Evaluating Your Charitable Gift
Be Proactive in Your Follow-Up
Evaluating the impact of your gift may take some legwork, but it's well worth your time. In fact, you may find the experience to be rewarding. Following are some tactics you may want to consider:
- Get active with the group. Seek opportunities to volunteer with a local chapter, if you have the time. Not only will you get an insider's view of what the organization is doing, but it can be a valuable personal experience.
- Be an investigative reader. Take time to read press releases and articles focusing on programs or activities. Get your hands on a copy of the organization's annual report. You can even request financial documents.
- Keep an eye on solicitations for further donations. If you start to receive a substantial amount of flashy direct-mail materials, there's a good chance the organization is paying a third-party vendor a lot of money to run their campaigns, which can be an expensive diversion of funds that might better be spent helping others.
- Be wary of expensive fundraising tactics, such as sales of merchandise supplied through fundraising businesses. These not only are frequently costly ventures, but the margin of profit that goes to the charity can also be slim.
- When all else fails, pick up the phone. Don't hesitate to contact a charity directly with questions or concerns. The Better Business Bureau estimates that more than 80% of money U.S. charities receive is donated by individuals. Even if your donation is not in the thousands of dollars, a reputable organization should take the time to respond to your inquiries because every donation is important to its mission.
- Check with charity watchdog groups, such as the American Institute of Philanthropy, Charity Navigator, or the Better Business Bureau’s Wise Giving Alliance. These groups conduct ongoing investigations into charity activities, including a close examination of financial records, and assign ratings to each organization.
If you determine that a charity you donated money to has made poor use of financial contributions, do you have any recourse? It’s not likely you will get your money back. "Charities are rarely under any legal obligation to return your donation to you in the event you later become dissatisfied with your giving decision," says Styron.

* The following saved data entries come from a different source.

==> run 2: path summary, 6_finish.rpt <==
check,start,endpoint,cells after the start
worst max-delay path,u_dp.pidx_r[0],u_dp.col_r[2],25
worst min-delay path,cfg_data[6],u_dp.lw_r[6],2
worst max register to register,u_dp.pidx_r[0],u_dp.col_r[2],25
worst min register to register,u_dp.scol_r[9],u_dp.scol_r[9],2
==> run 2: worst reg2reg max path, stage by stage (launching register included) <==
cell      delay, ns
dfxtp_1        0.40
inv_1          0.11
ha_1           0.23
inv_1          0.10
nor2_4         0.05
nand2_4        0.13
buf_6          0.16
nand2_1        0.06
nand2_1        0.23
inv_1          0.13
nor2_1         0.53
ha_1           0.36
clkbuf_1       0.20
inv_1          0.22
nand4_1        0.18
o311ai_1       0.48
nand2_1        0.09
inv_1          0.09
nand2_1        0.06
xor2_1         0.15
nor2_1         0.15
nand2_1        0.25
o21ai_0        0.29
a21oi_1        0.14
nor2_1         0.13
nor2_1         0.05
$ cat src/design/lse_pkg.sv
// Shared constants and types for the Laguerre sequence evaluator.
package lse_pkg;

    localparam int X_W     = 32;                 // argument, Q8.24
    localparam int TOP_W   = 7;                  // requested order, signed
    localparam int ORD_W   = 6;                  // order index
    localparam int VAL_W   = 64;                 // values, Q24.40
    localparam int FRAC_W  = 40;
    localparam int X_SHIFT = FRAC_W - 24;        // Q8.24 -> Q24.40
    localparam int HALF_W  = VAL_W / 2;          // multiplier operand width
    localparam int ACC_W   = 2 * VAL_W;          // full product
    localparam int KP_W    = VAL_W + ORD_W;      // k * |L[k-1]|

    localparam int MAX_ORDER = 63;

    // Divider: a row of cells, one numerator digit each
    localparam int DIG_W   = 8;
    localparam int N_CELLS = 9;
    localparam int NUM_W   = N_CELLS * DIG_W;    // numerator magnitude
    localparam int M_W     = NUM_W + 1;          // signed numerator
    localparam int DVSR_W  = 7;                  // divisor k+1

    localparam logic [VAL_W-1:0] ONE_VAL   = VAL_W'(1) << FRAC_W;
    localparam logic [VAL_W-1:0] ALPHA_INC = VAL_W'(2) << FRAC_W;
    localparam logic [VAL_W-1:0] ALPHA_1   = ONE_VAL + ALPHA_INC;
    localparam logic [VAL_W-1:0] VAL_MAX   = {1'b0, {(VAL_W-1){1'b1}}};
    localparam logic [VAL_W-1:0] VAL_MIN   = {1'b1, {(VAL_W-1){1'b0}}};
    localparam logic [ACC_W-1:0] RND_HALF  = ACC_W'(1) << (FRAC_W - 1);

    typedef struct packed {
        logic              go;
        logic [NUM_W-1:0]  mag;
        logic [DVSR_W-1:0] dvsr;
    } t_div_req;

    typedef struct packed {
        logic             done;
        logic [NUM_W-1:0] quo;
    } t_div_rsp;

endpackage

$ cat src/design/lse_div_cell.sv
// One divider cell: eight restoring steps on its numerator digit.
module lse_div_cell
    import lse_pkg::*;
(
    input  logic              i_clk,
    input  logic              i_rst_n,
    input  logic              i_load,
    input  logic [DIG_W-1:0]  i_dig,
    input  logic              i_tok,
    input  logic [DVSR_W-1:0] i_rem,
    input  logic [DVSR_W-1:0] i_dvsr,
    output logic              o_tok,
    output logic [DVSR_W-1:0] o_rem,
    output logic [DIG_W-1:0]  o_quo
);

    logic              r_tok;
    logic [DIG_W-1:0]  r_dig;
    logic [DIG_W-1:0]  r_quo;
    logic [DVSR_W-1:0] r_rem;
    logic [DIG_W-1:0]  w_quo;
    logic [DVSR_W-1:0] w_rem;

    always_comb begin
        logic [DVSR_W:0]   v_t;
        logic [DVSR_W-1:0] v_rem;
        v_rem = i_rem;
        w_quo = '0;
        for (int b = DIG_W - 1; b >= 0; b--) begin
            v_t = {v_rem, r_dig[b]};
            if (v_t >= {1'b0, i_dvsr}) begin
                w_quo[b] = 1'b1;
                v_t      = v_t - {1'b0, i_dvsr};
            end
            v_rem = v_t[DVSR_W-1:0];
        end
        w_rem = v_rem;
    end

    always_ff @(posedge i_clk) begin
        if (!i_rst_n) begin
            r_tok <= 1'b0;
        end else begin
            r_tok <= i_tok;
        end
        if (i_load) begin
            r_dig <= i_dig;
        end
        if (i_tok) begin
            r_quo <= w_quo;
            r_rem <= w_rem;
        end
    end

    assign o_tok = r_tok;
    assign o_rem = r_rem;
    assign o_quo = r_quo;

endmodule

$ cat src/design/lse_divider.sv
// Divider by a small integer: the remainder ripples down a row of digit cells.
module lse_divider
    import lse_pkg::*;
(
    input  logic     i_clk,
    input  logic     i_rst_n,
    input  t_div_req i_req,
    output t_div_rsp o_rsp
);

    logic              r_start;
    logic [DVSR_W-1:0] r_dvsr;
    logic [N_CELLS:0]  w_tok;
    logic [DVSR_W-1:0] w_rem [N_CELLS+1];
    logic [DIG_W-1:0]  w_quo [N_CELLS];
    logic [NUM_W-1:0]  w_quo_flat;

    always_ff @(posedge i_clk) begin
        if (!i_rst_n) begin
            r_start <= 1'b0;
        end else begin
            r_start <= i_req.go;
        end
        if (i_req.go) begin
            r_dvsr <= i_req.dvsr;
        end
    end

    assign w_tok[0] = r_start;
    assign w_rem[0] = '0;

    for (genvar j = 0; j < N_CELLS; j++) begin : g_cell
        lse_div_cell u_cell (
            .i_clk  (i_clk),
            .i_rst_n(i_rst_n),
            .i_load (i_req.go),
            .i_dig  (i_req.mag[NUM_W-1-j*DIG_W -: DIG_W]),
            .i_tok  (w_tok[j]),
            .i_rem  (w_rem[j]),
            .i_dvsr (r_dvsr),
            .o_tok  (w_tok[j+1]),
            .o_rem  (w_rem[j+1]),
            .o_quo  (w_quo[j])
        );
    end

    always_comb begin
        w_quo_flat = '0;
        for (int j = 0; j < N_CELLS; j++) begin
            w_quo_flat[NUM_W-1-j*DIG_W -: DIG_W] = w_quo[j];
        end
    end

    assign o_rsp.done = w_tok[N_CELLS];
    assign o_rsp.quo  = w_quo_flat;

endmodule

You can, however, use your voice as a consumer to speak up about your experience and observations. You can contact charity watchdog groups, such as the American Institute of Philanthropy or Charity Navigator, or file a complaint through your local Better Business Bureau. You can also communicate to friends, neighbors, and other associates who might be looking to donate. And you can direct your own future donations toward a different organization.
You can take similar actions if your experience is positive, too. It can be gratifying to continue to support an organization that has already wowed you with its programs and activity in the community. Says Styron, "Past performance is often a good indicator of future performance."